Imaging and Surveying Spotted Stars
Rachael Roettenbacher
Yale Center for Astronomy and Astrophysics, Yale University, USA


For stars with convective outer layers, stellar magnetism manifests as dark starspots--localized regions of stifled convection. Starspots affect measurements of fundamental stellar parameters, including temperature and radius, which lead to inaccurate estimates of age and mass. Additionally, starspots have been shown to mimic and obscure detections of planets. By imaging stellar surfaces, we begin to disentangle the signatures of stellar magnetism. The imaging efforts discussed here feature aperture synthesis imaging using interferometric data collected with the Michigan Infrared Combiner (MIRC) at Georgia State University's Center for High Angular Resolution Astronomy (CHARA) Array with sub-milliarcsecond resolution. We characterize active RS CVn binary systems and detect magnetic structures across the surface of the giant primary stars and compare the results to simultaneous Doppler and light curve inversion imaging.
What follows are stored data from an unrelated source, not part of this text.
==> inputs of run Y <==
==> flow/design.v <==
module MIPS(
	input clk,
	input rst_n,
	input cpu_en,
	input [7:0] data_read,
	input ram_send,
	input ram_receive,
	output reg cpu_send,
	output reg cpu_receive,
	output reg cpu_ready,
	output reg [15:0] data_addr,
	output reg [7:0] data_store,
	output reg [1:0] mem_ctrl, 
	output reg done
	);
	reg [15:0] R [7:0]; 
	reg [15:0] PC,IR;
	reg [3:0] OP;
	reg [2:0] funct; 
	reg [2:0] state,next_state;
	parameter IDLE = 3'b000,
				 IF = 3'b001,
				 ID = 3'b010,
				 EX = 3'b011,
				 MEM = 3'b100,
				 WB = 3'b101;
	always@(posedge clk)
	begin
		if(~(rst_n&cpu_en))
		begin
			state <= IDLE;
		end
		else
		begin
			case(next_state)
				IDLE:state <= IDLE;
				IF:state <= IF;
				ID:state <= ID;
				EX:state <= EX;
				MEM:state <= MEM;
				WB:state <= WB;
				default:state <= state;
			endcase
		end
	end
	reg [15:0] rs,rt;
	reg [5:0] im;
	reg [11:0] addr;
	reg [15:0] temp;
	reg [1:0] read_cnt;
	reg [1:0] write_cnt;
	reg delay_cnt;
	reg delay_en;
	always@(posedge clk) 
	begin
		if(~(rst_n&cpu_en))
		begin
			cpu_ready <= 1'b0;
			delay_cnt <= 1'b0;
		end
		else if(delay_en)
		begin
			if(delay_cnt)
				cpu_ready <= 1'b0; 
			else
			begin
				cpu_ready <= 1'b1;
				delay_cnt <= 1'b1;
			end
		end
		else
		begin
			cpu_ready <= 1'b0;
			delay_cnt <= 1'b0;
		end
	end
	wire [15:0]PC_1;
	assign PC_1 = PC + 16'd2;
	always@(posedge clk)
	begin
		if(~(rst_n&cpu_en))
		begin
			{R[0],R[1],R[2],R[3],R[4],R[5],R[6],R[7]} <= 128'd0;
			{PC,IR} <= 32'd0;
			{rs,rt} <= 32'd0;
			im <= 6'd0;
			addr <= 12'd0;
			temp <= 16'd0;
			{cpu_receive,cpu_send} <= 2'b00;
			next_state <= IDLE;
			data_addr <= 16'd0;
			data_store <= 8'd0;
			OP <= 4'd0;
			IR <= 16'd0;
			funct <= 3'd0;
			delay_en <= 1'b0;
			done <= 1'b0;
			mem_ctrl <= 2'd0; 
			read_cnt <= 2'd0;
			write_cnt <= 2'd0;
		end
		else
		begin
			case(state)
				IDLE:
				begin
					done <= 1'b0;
					next_state <= IF;
					read_cnt <= 2'd0;
					write_cnt <= 2'd0;
					{cpu_receive,cpu_send} <= 2'b00;
					mem_ctrl <= 2'b00; 
				end
				IF:
				begin
					mem_ctrl <= 2'b10; 
					{cpu_receive,cpu_send} <= 2'b00; 
					if(read_cnt == 2'd0)
					begin
						data_addr <= PC;
						delay_en <= 1'b1;
						if(cpu_receive && ram_send) 
						begin
							cpu_receive <= 1'b0;
							delay_en <= 1'b0;
							read_cnt <= 2'd1;
						end
						else if(ram_send) 
						begin
							IR[15:8] <= data_read;
							if(IR[15:8] == data_read)
								cpu_receive <= 1'b1;
							else
								cpu_receive <= 1'b0;
						end
						else
						begin
							IR[15:8] <= IR[15:8];
							read_cnt <= 2'd0;
						end
					end
					else if(read_cnt == 2'd1)
					begin
						data_addr <= PC + 16'd1;
						delay_en <= 1'b1;
						if(cpu_receive && ram_send) 
						begin
							cpu_receive <= 1'b0;
							delay_en <= 1'b0;
							read_cnt <= 2'd2;
						end
						else if(ram_send) 
						begin
							IR[7:0] <= data_read;
							if(IR[7:0] == data_read)
								cpu_receive <= 1'b1;
							else
								cpu_receive <= 1'b0;
						end
						else
						begin
							IR[7:0] <= IR[7:0];
							read_cnt <= 2'd1;
						end
					end
					else if(read_cnt == 2'd2)
					begin
						next_state <= ID;
						PC <= PC + 16'd2;
						read_cnt <= 2'd0;
						mem_ctrl <= 2'b00; 
						{cpu_receive,cpu_send} <= 2'b00;
					end
					else
					begin
						next_state <= IF;
						PC <= PC;
					end
				end
				ID:
				begin
					OP <= IR[15:12];
					case(IR[11:9])
						3'd0:rs <= R[0];
						3'd1:rs <= R[1];
						3'd2:rs <= R[2];
						3'd3:rs <= R[3];
						3'd4:rs <= R[4];
						3'd5:rs <= R[5];
						3'd6:rs <= R[6];
						3'd7:rs <= R[7];
						default:rs <= 16'd0;
					endcase
					case(IR[8:6])
						3'd0:rt <= R[0];
						3'd1:rt <= R[1];
						3'd2:rt <= R[2];
						3'd3:rt <= R[3];
						3'd4:rt <= R[4];
						3'd5:rt <= R[5];
						3'd6:rt <= R[6];
						3'd7:rt <= R[7];
						default:rt <= 16'd0;
					endcase
					funct <= IR[2:0];
					im <= IR[5:0];
					addr <= IR[11:0];
					next_state <= EX;
				end
				EX:
				begin
					if(OP == 4'b0000) 
					begin
						case(funct)
							3'b000,3'b001:temp <= rs + rt; 
							3'b010,3'b011:temp <= rs - rt; 
							3'b100:temp <= (rs < rt) ? 16'd1:16'd0; 
							3'b101:temp <= rs & rt; 
							3'b110:temp <= rs | rt; 
							3'b111:PC <= rs; 
							default:temp <= 16'd0;
						endcase
					end
					else if(OP[3]) 
					begin
						case(OP)
							4'b1000:temp <= rs + {10'd0,im}; 
							4'b1001:temp <= rs - {10'd0,im}; 
							4'b1010:temp <= rs & {10'd0,im}; 
							4'b1011:temp <= rs | {10'd0,im}; 
							4'b1110:PC <= (rs==rt) ? (PC+16'd2+im<<1):PC; 
							4'b1111:PC <= (rs!=rt) ? (PC+16'd2+im<<1):PC; 
							default:temp <= 16'd0;
						endcase
					end
					else if(OP[2]) 
					begin
						if(OP == 4'b0100) 
							PC <= {PC_1[15:12],addr};
						else if(OP == 4'b0101) 
						begin
							R[7] <= PC;
							PC <= {PC_1[15:12],addr};
						end
					end
					else
						next_state <= IDLE;
					next_state <= MEM;
					read_cnt <= 2'd0;
					write_cnt <= 2'd0;
					data_addr <= 16'd0;
				end
				MEM:
				begin
					case(OP)
						4'b1100: 
							begin
								mem_ctrl <= 2'b10; 
								{cpu_receive,cpu_send} <= 2'b00; 
								if(read_cnt == 2'd0)
								begin
									data_addr <= rs + {10'd0,im};
									delay_en <= 1'b1;
									if(cpu_receive && ram_send) 
									begin
										cpu_receive <= 1'b0;
										delay_en <= 1'b0;
										read_cnt <= 2'd1;
									end
									else if(ram_send) 
									begin
										temp[15:8] <= data_read;
										if(temp[15:8] == data_read)
											cpu_receive <= 1'b1;
										else
											cpu_receive <= 1'b0;
									end
									else
									begin
										temp[15:8] <= temp[15:8];
										read_cnt <= 2'd0;
									end
								end
								else if(read_cnt == 2'd1)
								begin
									data_addr <= rs + {10'd0,im} + 16'd1;
									delay_en <= 1'b1;
									if(cpu_receive && ram_send) 
									begin
										cpu_receive <= 1'b0;
										delay_en <= 1'b0;
										read_cnt <= 2'd2;
									end
									else if(ram_send) 
									begin
										temp[7:0] <= data_read;
										if(temp[7:0] == data_read)
											cpu_receive <= 1'b1;
										else
											cpu_receive <= 1'b0;
									end
									else
									begin
										temp[7:0] <= temp[7:0];
										read_cnt <= 2'd1;
									end
								end
								else if(read_cnt == 2'd2)
								begin
									next_state <= WB;
									read_cnt <= 2'd0;
									mem_ctrl <= 2'b00; 
									{cpu_receive,cpu_send} <= 2'b00;
								end
								else
								begin
									next_state <= MEM;
									temp <= temp;
								end
							end
						4'b1101: 
							begin
								mem_ctrl <= 2'b01; 
								{cpu_receive,cpu_send} <= 2'b00; 
								if(write_cnt == 2'd0)
								begin
									data_addr <= rs + {10'd0,im};
									data_store <= rt[15:8];
									if(cpu_send && ram_receive)
									begin
										cpu_send <= 1'b0;
										write_cnt <= 2'd1;
									end
									else if(data_store == rt[15:8])
										cpu_send <= 1'b1;
									else
									begin
										cpu_send <= 1'b0;
										write_cnt <= 2'd0;
									end
								end
								else if(write_cnt == 2'd1)
								begin
									data_addr <= rs + {10'd0,im} + 16'd1;
									data_store <= rt[7:0];
									if(cpu_send && ram_receive)
									begin
										cpu_send <= 1'b0;
										write_cnt <= 2'd2;
									end
									else if(data_store == rt[7:0])
										cpu_send <= 1'b1;
									else
									begin
										cpu_send <= 1'b0;
										write_cnt <= 2'd1;
									end
								end
								else if(write_cnt == 2'd2)
								begin
									next_state <= WB;
									write_cnt <= 2'd0;
									mem_ctrl <= 2'b00; 
									{cpu_receive,cpu_send} <= 2'b00;
								end
								else
								begin
									next_state <= MEM;
									write_cnt <= write_cnt;
								end
							end
						default:
							begin
								mem_ctrl <= 2'b00; 
								temp <= temp;
								data_store <= 8'd0;
								data_addr <= 8'd0;
								next_state <= WB;
							end
					endcase
				end
				WB:
				begin
					if(OP == 4'b0000) 
					begin
						case(IR[5:3])
							3'd0:R[0] <= temp;
							3'd1:R[1] <= temp;
							3'd2:R[2] <= temp;
							3'd3:R[3] <= temp;
							3'd4:R[4] <= temp;
							3'd5:R[5] <= temp;
							3'd6:R[6] <= temp;
							3'd7:R[7] <= temp;
						endcase
					end
					else if(OP[3]) 
					begin
						if((OP[3:2] == 2'b10) | (OP == 4'b1100)) 
						begin
							case(IR[8:6])
								3'd0:R[0] <= temp;
								3'd1:R[1] <= temp;
								3'd2:R[2] <= temp;
								3'd3:R[3] <= temp;
								3'd4:R[4] <= temp;
								3'd5:R[5] <= temp;
								3'd6:R[6] <= temp;
								3'd7:R[7] <= temp;
							endcase
						end
					end
					else 
						{R[0],R[1],R[2],R[3],R[4],R[5],R[6],R[7]} <= {R[0],R[1],R[2],R[3],R[4],R[5],R[6],R[7]};
					done <= 1'b1;
					next_state <= IDLE;
				end
			endcase
		end
	end
endmodule
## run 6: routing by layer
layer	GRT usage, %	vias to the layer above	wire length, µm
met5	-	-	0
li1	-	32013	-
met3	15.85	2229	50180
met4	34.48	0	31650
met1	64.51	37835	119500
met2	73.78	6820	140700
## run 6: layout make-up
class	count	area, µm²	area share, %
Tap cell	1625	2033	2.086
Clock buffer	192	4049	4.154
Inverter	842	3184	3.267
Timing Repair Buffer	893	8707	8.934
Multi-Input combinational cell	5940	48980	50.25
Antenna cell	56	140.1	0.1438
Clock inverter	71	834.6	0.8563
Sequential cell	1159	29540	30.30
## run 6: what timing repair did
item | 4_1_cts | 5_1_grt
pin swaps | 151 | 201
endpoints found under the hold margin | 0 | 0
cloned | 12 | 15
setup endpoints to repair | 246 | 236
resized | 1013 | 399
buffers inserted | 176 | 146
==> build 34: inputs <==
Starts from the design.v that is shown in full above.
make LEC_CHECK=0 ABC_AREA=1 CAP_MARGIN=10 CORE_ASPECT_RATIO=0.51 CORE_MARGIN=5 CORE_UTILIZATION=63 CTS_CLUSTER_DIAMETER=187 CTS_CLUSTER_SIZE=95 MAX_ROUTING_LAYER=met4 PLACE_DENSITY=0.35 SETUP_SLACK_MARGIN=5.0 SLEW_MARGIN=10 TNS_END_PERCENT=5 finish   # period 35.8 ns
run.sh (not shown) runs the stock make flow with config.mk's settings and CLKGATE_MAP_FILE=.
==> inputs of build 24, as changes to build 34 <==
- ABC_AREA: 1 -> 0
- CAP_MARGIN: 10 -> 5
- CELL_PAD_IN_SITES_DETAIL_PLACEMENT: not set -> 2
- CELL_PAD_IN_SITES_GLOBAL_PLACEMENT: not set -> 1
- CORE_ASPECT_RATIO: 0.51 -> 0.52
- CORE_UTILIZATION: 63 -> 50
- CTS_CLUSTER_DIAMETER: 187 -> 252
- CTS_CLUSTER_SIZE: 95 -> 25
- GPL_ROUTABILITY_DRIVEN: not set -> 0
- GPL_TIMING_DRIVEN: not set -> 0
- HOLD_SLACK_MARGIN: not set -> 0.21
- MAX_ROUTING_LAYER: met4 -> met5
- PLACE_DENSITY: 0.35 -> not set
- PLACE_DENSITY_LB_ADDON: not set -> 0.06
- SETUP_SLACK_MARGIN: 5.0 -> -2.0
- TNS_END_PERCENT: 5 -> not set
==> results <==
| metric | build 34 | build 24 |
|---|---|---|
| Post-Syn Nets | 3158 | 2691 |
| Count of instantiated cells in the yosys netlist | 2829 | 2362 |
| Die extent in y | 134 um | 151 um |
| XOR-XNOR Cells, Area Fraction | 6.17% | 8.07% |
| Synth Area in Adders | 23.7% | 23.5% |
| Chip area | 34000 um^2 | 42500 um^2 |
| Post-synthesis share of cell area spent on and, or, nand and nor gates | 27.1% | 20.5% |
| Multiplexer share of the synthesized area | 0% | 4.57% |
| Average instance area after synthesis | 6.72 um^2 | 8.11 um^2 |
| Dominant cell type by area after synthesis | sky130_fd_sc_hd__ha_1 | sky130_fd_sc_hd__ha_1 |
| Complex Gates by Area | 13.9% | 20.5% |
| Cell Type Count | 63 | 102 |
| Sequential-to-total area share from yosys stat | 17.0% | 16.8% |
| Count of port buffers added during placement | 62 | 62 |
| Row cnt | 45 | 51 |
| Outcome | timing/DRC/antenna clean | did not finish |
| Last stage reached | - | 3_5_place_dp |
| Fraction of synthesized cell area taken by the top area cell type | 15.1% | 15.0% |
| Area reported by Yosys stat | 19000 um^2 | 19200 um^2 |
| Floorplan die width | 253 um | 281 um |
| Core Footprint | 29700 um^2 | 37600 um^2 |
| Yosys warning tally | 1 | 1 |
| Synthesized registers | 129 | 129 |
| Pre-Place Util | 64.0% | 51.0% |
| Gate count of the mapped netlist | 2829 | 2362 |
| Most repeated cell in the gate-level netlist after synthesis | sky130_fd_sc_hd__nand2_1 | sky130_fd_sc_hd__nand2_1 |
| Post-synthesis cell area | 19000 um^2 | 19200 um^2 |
==> inputs of trial 28 <==
// LMFE
module LMFE ( clk, reset, Din, in_en, busy, out_valid, Dout, mem_cen, mem_wen, mem_addr, mem_d, mem_q);
input   clk;
input   reset;
input   in_en;
output  busy;
output  out_valid;
input   [7:0]  Din;
output  [7:0]  Dout;
output  mem_cen;
output  mem_wen;
output  [9:0]  mem_addr;
output  [7:0]  mem_d;
input   [7:0]  mem_q;
wire [7:0] med_d_w;
wire med_en_w;
wire med_del_w;
wire newline_w;
control MainCT( .clk(clk), .rst(reset), .data_in(Din), .in_en(in_en), .busy(busy), .med_data(med_d_w), .med_en(med_en_w), .med_del(med_del_w), .cen(mem_cen), .wen(mem_wen), .addr(mem_addr), .memd(mem_d), .memq(mem_q), .out_valid(out_valid), .newline(newline_w));
insert_sort med(.clk(clk), .rst(reset) , .data_valid(med_en_w) , .data_in(med_d_w), .data_out(Dout), .del_valid(med_del_w), .newline(newline_w)); 
endmodule
Settings: LEC_CHECK=0, ABC_AREA=1, CAP_MARGIN=10, CELL_PAD_IN_SITES_GLOBAL_PLACEMENT=0, CORE_ASPECT_RATIO=1.06, CORE_MARGIN=2, CORE_UTILIZATION=70, CTS_CLUSTER_SIZE=81, GPL_TIMING_DRIVEN=1, HOLD_SLACK_MARGIN=-0.06, MIN_ROUTING_LAYER=met1, PLACE_DENSITY=0.62, SETUP_SLACK_MARGIN=-0.13, SLEW_MARGIN=20; clock period 2.35 ns.
run.sh (not shown) runs the stock make flow with config.mk's settings and CLKGATE_MAP_FILE=.
==> build 2 (differences from trial 28) <==
CAP_MARGIN = 15   (was 10)
CELL_PAD_IN_SITES_GLOBAL_PLACEMENT = not set   (was 0)
CORE_ASPECT_RATIO = not set   (was 1.06)
CTS_CLUSTER_DIAMETER = 93   (was not set)
CTS_CLUSTER_SIZE = not set   (was 81)
GPL_TIMING_DRIVEN = not set   (was 1)
HOLD_SLACK_MARGIN = 0.3   (was -0.06)
MIN_ROUTING_LAYER = not set   (was met1)
PLACE_DENSITY = not set   (was 0.62)
SETUP_SLACK_MARGIN = not set   (was -0.13)
==> flow/constraint.sdc (replaced) <==
create_clock -name core_clock -period 3.29 [get_ports {clk}]
set_input_delay 0.6580 -clock core_clock [delete_from_list [all_inputs] [get_ports {clk}]]
set_output_delay 0.6580 -clock core_clock [all_outputs]
set_load 0.01 [all_outputs]
==> trial 49 (differences from trial 28) <==
ABC_AREA = not set   (was 1)
CELL_PAD_IN_SITES_GLOBAL_PLACEMENT = 1   (was 0)
CORE_UTILIZATION = 60   (was 70)
SETUP_SLACK_MARGIN = not set   (was -0.13)
==> flow/constraint.sdc (replaced) <==
create_clock -name core_clock -period 3.54 [get_ports {clk}]
set_input_delay 0.7080 -clock core_clock [delete_from_list [all_inputs] [get_ports {clk}]]
set_output_delay 0.7080 -clock core_clock [all_outputs]
set_load 0.01 [all_outputs]
==> trial 85 (differences from trial 28) <==
CAP_MARGIN = 20   (was 10)
CELL_PAD_IN_SITES_GLOBAL_PLACEMENT = not set   (was 0)
CORE_ASPECT_RATIO = not set   (was 1.06)
CTS_CLUSTER_DIAMETER = 371   (was not set)
CTS_CLUSTER_SIZE = not set   (was 81)
GPL_TIMING_DRIVEN = not set   (was 1)
HOLD_SLACK_MARGIN = not set   (was -0.06)
MIN_ROUTING_LAYER = not set   (was met1)
PLACE_DENSITY = not set   (was 0.62)
SETUP_SLACK_MARGIN = not set   (was -0.13)
==> flow/constraint.sdc (replaced) <==
create_clock -name core_clock -period 2.82 [get_ports {clk}]
set_input_delay 0.5640 -clock core_clock [delete_from_list [all_inputs] [get_ports {clk}]]
set_output_delay 0.5640 -clock core_clock [all_outputs]
set_load 0.01 [all_outputs]
==> qor summary <==
| item | trial 85 | trial 49 | build 2 | trial 28 |
|---|---|---|---|---|
| Result of the run | failed layout checks | no timing/DRC/antenna violations | no timing/DRC/antenna violations | stopped before the end |
| Failing step | - | - | - | global routing |
| Layout check failures | setup timing | - | - | - |
| Clock edge transition at the registers on the reported setup and hold paths | 0.06 ns | 0.06 ns | 0.06 ns | - |
| Post-CTS Setup Repair Bufs | 12 | 0 | 0 | 197 |
| Max-Cap Viols | 0 | 0 | 0 | - |
| Core Box Area | 52900 µm² | 62300 µm² | 52900 µm² | 53100 µm² |
| Final-layout clock buffer total | 85 | 78 | 69 | - |
| Critical path depth | 25 | 10 | 23 | - |
| Slowest stage cell on the critical path | sky130_fd_sc_hd__dfrtp_1 | sky130_fd_sc_hd__or4_4 | sky130_fd_sc_hd__dfrtp_2 | - |
| Number of instances in the placed design | 5881 | 5152 | 5767 | 6268 |
| Startpoint-to-endpoint class of the critical path | flip-flop to flip-flop | flip-flop to flip-flop | flip-flop to flip-flop | - |
| Number of failing setup endpoints in the final timing report | 8 | 0 | 0 | - |
| Nets in the synthesized netlist | 5511 | 4747 | 5511 | 5511 |
| Antenna diode instance count | 0 | 0 | 0 | - |
| # rows | 84 | 94 | 84 | 87 |
| Top cell area share | 0.171 | 0.169 | 0.171 | 0.171 |
| Tally of nets with antenna violations remaining after routing | 0 | 0 | 0 | - |
| Post-cts sizing count | 34 | 0 | 0 | 1553 |
| Slew at the pin closest to its max-slew limit | 1.15 ns | 1.12 ns | 0.906 ns | - |
| Required time of the critical path | 3.33 ns | 4.03 ns | 3.81 ns | - |
| Vertical die dimension | 236 µm | 263 µm | 236 µm | 243 µm |
| Detailed-routing wirelength on met1 | 46700 µm | 48500 µm | 46100 µm | - |
| Vias per std cell | 6.55 | 6.26 | 6.46 | - |
| Sequential cells | 483 | 483 | 483 | - |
The observed global regions of suppressed convection likely affect stellar parameter estimates by altering the structure of the photosphere. New extensions of this study will survey spotted stars in order to understand how stellar magnetism affects stellar parameters, impacts the evidence of companions and their characterization, accounts for long-term changes in the flux of active stars, and differs from the Sun for stars with large convective envelopes.